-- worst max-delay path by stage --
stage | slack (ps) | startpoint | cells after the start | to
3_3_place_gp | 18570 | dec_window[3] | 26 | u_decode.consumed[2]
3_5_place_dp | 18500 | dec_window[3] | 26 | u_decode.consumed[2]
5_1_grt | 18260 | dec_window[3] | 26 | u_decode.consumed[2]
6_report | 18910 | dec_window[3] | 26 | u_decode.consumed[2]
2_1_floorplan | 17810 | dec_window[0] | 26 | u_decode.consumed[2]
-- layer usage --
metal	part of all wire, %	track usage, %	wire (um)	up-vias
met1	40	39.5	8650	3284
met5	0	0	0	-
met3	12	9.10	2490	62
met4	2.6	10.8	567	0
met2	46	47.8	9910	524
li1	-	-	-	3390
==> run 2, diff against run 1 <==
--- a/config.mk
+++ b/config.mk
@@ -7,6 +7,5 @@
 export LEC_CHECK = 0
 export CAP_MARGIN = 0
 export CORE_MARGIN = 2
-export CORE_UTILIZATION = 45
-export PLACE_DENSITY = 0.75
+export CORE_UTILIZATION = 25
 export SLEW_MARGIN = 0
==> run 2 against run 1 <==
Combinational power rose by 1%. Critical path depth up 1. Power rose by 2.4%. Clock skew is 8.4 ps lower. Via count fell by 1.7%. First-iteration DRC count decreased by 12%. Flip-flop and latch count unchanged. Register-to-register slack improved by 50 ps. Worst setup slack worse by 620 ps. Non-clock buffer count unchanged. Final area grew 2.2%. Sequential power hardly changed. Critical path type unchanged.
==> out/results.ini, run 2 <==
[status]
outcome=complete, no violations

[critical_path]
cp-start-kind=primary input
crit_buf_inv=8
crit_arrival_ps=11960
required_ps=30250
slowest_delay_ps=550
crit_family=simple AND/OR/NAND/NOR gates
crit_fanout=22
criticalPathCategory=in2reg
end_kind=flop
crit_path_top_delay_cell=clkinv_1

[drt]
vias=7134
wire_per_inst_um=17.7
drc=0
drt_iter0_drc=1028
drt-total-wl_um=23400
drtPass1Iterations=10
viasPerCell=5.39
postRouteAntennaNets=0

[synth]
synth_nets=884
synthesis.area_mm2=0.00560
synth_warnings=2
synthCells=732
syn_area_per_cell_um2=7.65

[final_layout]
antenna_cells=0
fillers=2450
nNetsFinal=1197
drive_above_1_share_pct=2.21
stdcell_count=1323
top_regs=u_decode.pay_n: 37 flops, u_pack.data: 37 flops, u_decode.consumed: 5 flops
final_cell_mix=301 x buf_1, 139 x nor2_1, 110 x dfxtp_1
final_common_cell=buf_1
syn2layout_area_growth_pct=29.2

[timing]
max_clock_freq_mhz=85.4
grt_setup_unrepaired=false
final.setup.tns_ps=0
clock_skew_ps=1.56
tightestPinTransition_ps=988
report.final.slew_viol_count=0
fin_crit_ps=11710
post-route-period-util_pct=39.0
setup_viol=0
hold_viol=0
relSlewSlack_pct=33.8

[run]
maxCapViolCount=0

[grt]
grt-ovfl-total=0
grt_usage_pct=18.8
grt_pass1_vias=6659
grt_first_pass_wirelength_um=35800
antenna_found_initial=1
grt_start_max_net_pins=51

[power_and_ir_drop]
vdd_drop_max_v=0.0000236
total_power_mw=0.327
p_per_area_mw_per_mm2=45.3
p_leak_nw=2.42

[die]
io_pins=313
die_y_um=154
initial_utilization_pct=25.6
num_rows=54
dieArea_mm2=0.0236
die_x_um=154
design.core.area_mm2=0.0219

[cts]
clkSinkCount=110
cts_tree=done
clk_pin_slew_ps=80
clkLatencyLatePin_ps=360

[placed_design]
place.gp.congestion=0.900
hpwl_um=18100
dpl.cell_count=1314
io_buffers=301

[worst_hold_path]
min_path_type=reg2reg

====================

Through the final line of the listing, beginning at the line that contains "dieArea_mm2=0.0236", every line is to be set down exactly, with no others.

dieArea_mm2=0.0236
die_x_um=154
design.core.area_mm2=0.0219

[cts]
clkSinkCount=110
cts_tree=done
clk_pin_slew_ps=80
clkLatencyLatePin_ps=360

[placed_design]
place.gp.congestion=0.900
hpwl_um=18100
dpl.cell_count=1314
io_buffers=301

[worst_hold_path]
min_path_type=reg2reg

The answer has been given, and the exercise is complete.